▸ **GOAL OF THE EXERCISE**: Select, from the data, each line where "SPAN" occurs.

BEGIN MATERIAL TO PROCESS

`config.mk`:
```
export PLATFORM = sky130hd
export DESIGN_NAME = xfer_cond_unit
export DESIGN_NICKNAME = d
export VERILOG_FILES = /design/src/rtl/xcu_pkg.sv /design/src/rtl/xcu_pred_file.sv /design/src/rtl/xcu_cond_eval.sv /design/src/rtl/xcu_prep_bank.sv /design/src/rtl/xfer_cond_unit.sv
export SDC_FILE = /design/constraint.sdc
export NUM_CORES = 1
export LEC_CHECK = 0
export ABC_AREA = 1
export BUFFER_PORTS_ARGS = -buffer_cell sky130_fd_sc_hd__buf_2
export CORE_ASPECT_RATIO = 0.7
export CORE_MARGIN = 5
export CORE_UTILIZATION = 51
export DETAILED_ROUTE_END_ITERATION = 8
export GPL_TIMING_DRIVEN = 0
export HOLD_SLACK_MARGIN = 0.08
export PLACE_DENSITY_LB_ADDON = 0.2
export SLEW_MARGIN = 5
export SYNTH_ARGS = -nofsm -noshare
export SYNTH_HDL_FRONTEND = slang
export SYNTH_HIERARCHICAL = 1
export SYNTH_SLANG_ARGS = --single-unit
```
`constraint.sdc`:
```
create_clock -name clk -period 2.7 [get_ports clk]
set_clock_uncertainty 0.2 [all_clocks]
set_input_delay 0.27 -clock clk [delete_from_list [all_inputs] [get_ports clk]]
set_output_delay 0.27 -clock clk [all_outputs]
set_load 0.02 [all_outputs]
```
`src/rtl/xcu_pkg.sv`:
```
package xcu_pkg;

   localparam int CODE_W   = 9;
   localparam int PIDX_W   = 5;
   localparam int CTYPE_W  = 4;
   localparam int WORD_W   = 32;
   localparam int FIELD_W  = 28;
   localparam int SCALE_SH = 3;
   localparam int SLOT_W   = 2;

   typedef enum logic [1:0] {
      XK_REL = 2'd0,
      XK_PFL = 2'd1,
      XK_SYS = 2'd2,
      XK_RET = 2'd3
   } xfer_kind_e;

   typedef enum logic [CTYPE_W-1:0] {
      CT_NEVER      = 4'd0,
      CT_ALWAYS     = 4'd1,
      CT_P          = 4'd2,
      CT_NP         = 4'd3,
      CT_LE         = 4'd4,
      CT_NLE        = 4'd5,
      CT_P_OR_LE    = 4'd6,
      CT_NP_AND_NLE = 4'd7,
      CT_NP_OR_LE   = 4'd14,
      CT_P_AND_NLE  = 4'd15
   } cond_type_e;

   typedef struct packed {
      logic       valid;
      logic       bad;
      xfer_kind_e kind;
   } slot_tag_t;

endpackage

```
`src/rtl/xcu_pred_file.sv`:
```
module xcu_pred_file
   import xcu_pkg::*;
#(
   parameter int NPRED = 32
) (
   input  logic              clk,
   input  logic              rst_n,
   input  logic              wr_en,
   input  logic [PIDX_W-1:0] wr_idx,
   input  logic              wr_val,
   input  logic [PIDX_W-1:0] rd_idx,
   output logic              rd_val
);

   localparam int SPAN = 1 << PIDX_W;

   if (NPRED < 1 || NPRED > SPAN) begin : g_bad_npred
      $error("xcu_pred_file: NPRED must be within 1..%0d", SPAN);
   end

   logic [NPRED-1:0] bits_q;
   logic [SPAN-1:0]  padded;

   always_ff @(posedge clk) begin
      if (!rst_n) begin
         bits_q <= '0;
      end else if (wr_en) begin
         for (int i = 0; i < NPRED; i++) begin
            if (wr_idx == PIDX_W'(i)) bits_q[i] <= wr_val;
         end
      end
   end

   if (NPRED == SPAN) begin : g_full
      assign padded = bits_q;
   end else begin : g_part
      assign padded = {{(SPAN-NPRED){1'b0}}, bits_q};
   end

   // old value is read: the register updates only at the edge
   assign rd_val = padded[rd_idx];

   p_write_lands_r2: assert property (@(posedge clk) disable iff (!rst_n)
      wr_en && (32'(wr_idx) < NPRED) |=> padded[$past(wr_idx)] == $past(wr_val));

endmodule

```
`src/rtl/xcu_cond_eval.sv`:
```
module xcu_cond_eval
   import xcu_pkg::*;
(
   input  logic [CTYPE_W-1:0] ctype,
   input  logic               pred,
   input  logic               loop_end,
   output logic               hit,
   output logic               bad_code
);

   always_comb begin
      hit      = 1'b0;
      bad_code = 1'b0;
      case (cond_type_e'(ctype))
         CT_NEVER:      hit = 1'b0;
         CT_ALWAYS:     hit = 1'b1;
         CT_P:          hit = pred;
         CT_NP:         hit = !pred;
         CT_LE:         hit = loop_end;
         CT_NLE:        hit = !loop_end;
         CT_P_OR_LE:    hit = pred || loop_end;
         CT_NP_AND_NLE: hit = !pred && !loop_end;
         CT_NP_OR_LE:   hit = !pred || loop_end;
         CT_P_AND_NLE:  hit = pred && !loop_end;
         default:       bad_code = 1'b1;
      endcase
   end

endmodule

```
`src/rtl/xcu_prep_bank.sv`:
```
module xcu_prep_bank
   import xcu_pkg::*;
#(
   parameter int ADDR_W = 64,
   parameter int NSLOT  = 3
) (
   input  logic              clk,
   input  logic              rst_n,
   input  logic              wr_en,
   input  logic [WORD_W-1:0] wr_word,
   input  logic [ADDR_W-1:0] wr_pc,
   output logic              wr_err,
   input  logic [SLOT_W-1:0] rd_slot,
   output logic              rd_ok,
   output logic [1:0]        rd_kind,
   output logic [ADDR_W-1:0] rd_target
);

   localparam int SH_PAD = ADDR_W - FIELD_W - SCALE_SH;
   localparam int ZX_PAD = ADDR_W - FIELD_W;
   localparam int PFL_SLOT = 2;

   if (ADDR_W < FIELD_W + SCALE_SH + 1) begin : g_bad_addr
      $error("xcu_prep_bank: ADDR_W too narrow for a scaled offset");
   end
   if (NSLOT < 1 || NSLOT > (1 << SLOT_W) - 1) begin : g_bad_nslot
      $error("xcu_prep_bank: NSLOT must be within 1..3");
   end

   logic [SLOT_W-1:0]  w_slot;
   xfer_kind_e         w_kind;
   logic [FIELD_W-1:0] w_field;
   logic               w_slot_in;
   logic               w_bad;
   logic [ADDR_W-1:0]  w_tgt;

   assign w_slot  = wr_word[WORD_W-1 -: SLOT_W];
   assign w_kind  = xfer_kind_e'(wr_word[FIELD_W+1:FIELD_W]);
   assign w_field = wr_word[FIELD_W-1:0];

   assign w_slot_in = (w_slot != '0) && (32'(w_slot) <= NSLOT);

   always_comb begin
      w_bad = 1'b0;
      if (w_kind == XK_PFL && w_slot != SLOT_W'(PFL_SLOT)) w_bad = 1'b1;
      if (w_kind == XK_RET && w_field != '0)               w_bad = 1'b1;
   end

   always_comb begin
      case (w_kind)
         XK_REL, XK_PFL: w_tgt = wr_pc + {{SH_PAD{1'b0}}, w_field, {SCALE_SH{1'b0}}};
         XK_SYS:         w_tgt = {{ZX_PAD{1'b0}}, w_field};
         default:        w_tgt = '0;
      endcase
   end

   assign wr_err = !w_slot_in || w_bad;

   slot_tag_t         tag_a [NSLOT];
   logic [ADDR_W-1:0] tgt_a [NSLOT];
   logic [NSLOT-1:0]  valid_vec;

   for (genvar s = 0; s < NSLOT; s++) begin : g_slot
      slot_tag_t         tag_q;
      logic [ADDR_W-1:0] tgt_q;

      always_ff @(posedge clk) begin
         if (!rst_n) begin
            tag_q <= '{valid: 1'b0, bad: 1'b0, kind: XK_REL};
            tgt_q <= '0;
         end else if (wr_en && w_slot == SLOT_W'(s + 1)) begin
            tag_q <= '{valid: 1'b1, bad: w_bad, kind: w_kind};
            tgt_q <= w_tgt;
         end
      end

      assign tag_a[s]     = tag_q;
      assign tgt_a[s]     = tgt_q;
      assign valid_vec[s] = tag_q.valid;
   end

   always_comb begin
      rd_ok     = 1'b0;
      rd_kind   = 2'd0;
      rd_target = '0;
      for (int s = 0; s < NSLOT; s++) begin
         if (rd_slot == SLOT_W'(s + 1)) begin
            rd_ok     = tag_a[s].valid && !tag_a[s].bad;
            rd_kind   = tag_a[s].kind;
            rd_target = tgt_a[s];
         end
      end
   end

   p_fill_marks_valid_r6: assert property (@(posedge clk) disable iff (!rst_n)
      wr_en && w_slot_in |=> valid_vec != '0);

   p_slot0_keeps_bank_r10: assert property (@(posedge clk) disable iff (!rst_n)
      wr_en && w_slot == '0 |=> $stable(valid_vec));

endmodule

```
`src/rtl/xfer_cond_unit.sv`:
```
module xfer_cond_unit
   import xcu_pkg::*;
#(
   parameter int ADDR_W = 64,
   parameter int NPRED  = 32,
   parameter int NSLOT  = 3
) (
   input  logic              clk,
   input  logic              rst_n,
   input  logic              pw_valid,
   input  logic [4:0]        pw_index,
   input  logic              pw_value,
   input  logic              loop_end,
   input  logic              prep_valid,
   input  logic [31:0]       prep_word,
   input  logic [ADDR_W-1:0] prep_pc,
   input  logic              req_valid,
   input  logic [8:0]        req_cond,
   input  logic [1:0]        req_slot,
   output logic              res_valid,
   output logic              res_taken,
   output logic [1:0]        res_kind,
   output logic [ADDR_W-1:0] res_target,
   output logic              res_illegal_cond,
   output logic              res_illegal_slot,
   output logic              prep_err
);

   localparam int TYPE_LSB = PIDX_W;

   if (CODE_W != PIDX_W + CTYPE_W) begin : g_bad_code
      $error("xfer_cond_unit: condition code fields do not add up");
   end

   logic pred_bit, hit, bad_code;
   logic ent_ok, wr_err;
   logic [1:0] ent_kind;
   logic [ADDR_W-1:0] ent_target;

   xcu_pred_file #(.NPRED(NPRED)) u_pf (
      .clk    (clk),
      .rst_n  (rst_n),
      .wr_en  (pw_valid),
      .wr_idx (pw_index),
      .wr_val (pw_value),
      .rd_idx (req_cond[PIDX_W-1:0]),
      .rd_val (pred_bit)
   );

   xcu_cond_eval u_ce (
      .ctype    (req_cond[TYPE_LSB +: CTYPE_W]),
      .pred     (pred_bit),
      .loop_end (loop_end),
      .hit      (hit),
      .bad_code (bad_code)
   );

   xcu_prep_bank #(.ADDR_W(ADDR_W), .NSLOT(NSLOT)) u_pb (
      .clk       (clk),
      .rst_n     (rst_n),
      .wr_en     (prep_valid),
      .wr_word   (prep_word),
      .wr_pc     (prep_pc),
      .wr_err    (wr_err),
      .rd_slot   (req_slot),
      .rd_ok     (ent_ok),
      .rd_kind   (ent_kind),
      .rd_target (ent_target)
   );

   always_ff @(posedge clk) begin
      if (!rst_n) begin
         res_valid        <= 1'b0;
         res_taken        <= 1'b0;
         res_kind         <= 2'd0;
         res_target       <= '0;
         res_illegal_cond <= 1'b0;
         res_illegal_slot <= 1'b0;
         prep_err         <= 1'b0;
      end else begin
         res_valid <= req_valid;
         prep_err  <= prep_valid && wr_err;
         if (req_valid) begin
            res_taken        <= hit && ent_ok && !bad_code;
            res_kind         <= ent_kind;
            res_target       <= ent_target;
            res_illegal_cond <= bad_code;
            res_illegal_slot <= !ent_ok;
         end else begin
            res_taken        <= 1'b0;
            res_illegal_cond <= 1'b0;
            res_illegal_slot <= 1'b0;
         end
      end
   end

   p_one_result_r6: assert property (@(posedge clk) disable iff (!rst_n)
      req_valid |=> res_valid);
   p_no_stray_result_r6: assert property (@(posedge clk) disable iff (!rst_n)
      !req_valid |=> !res_valid);
   p_bad_code_idle_r5: assert property (@(posedge clk) disable iff (!rst_n)
      res_valid && res_illegal_cond |-> !res_taken);
   p_bad_slot_idle_r9: assert property (@(posedge clk) disable iff (!rst_n)
      res_valid && res_illegal_slot |-> !res_taken);
   p_never_type_r3: assert property (@(posedge clk) disable iff (!rst_n)
      req_valid && req_cond[8:5] == 4'd0 |=> !res_taken);
   p_slot0_prep_flag_r10: assert property (@(posedge clk) disable iff (!rst_n)
      prep_valid && prep_word[31:30] == 2'd0 |=> prep_err);

endmodule

```
==> results of run 1 <==
==> area by class of cell <==
cell class                 count  area (um2)  share of cell area, %
timing repair buffer         242        1500                   7.38
multi-input combinational   1898        8890                   43.8
clock inverter                 7        85.1                  0.419
inverter                     417        1570                   7.74
buffer                       129         664                   3.28
clock buffer                  47         886                   4.37
tap                          435         544                   2.68
sequential                   307        6150                   30.3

END MATERIAL TO PROCESS

▸ **OUTPUT FOR THIS TASK**:
   localparam int SPAN = 1 << PIDX_W;
   if (NPRED < 1 || NPRED > SPAN) begin : g_bad_npred
      $error("xcu_pred_file: NPRED must be within 1..%0d", SPAN);
   logic [SPAN-1:0]  padded;
   if (NPRED == SPAN) begin : g_full
      assign padded = {{(SPAN-NPRED){1'b0}}, bits_q};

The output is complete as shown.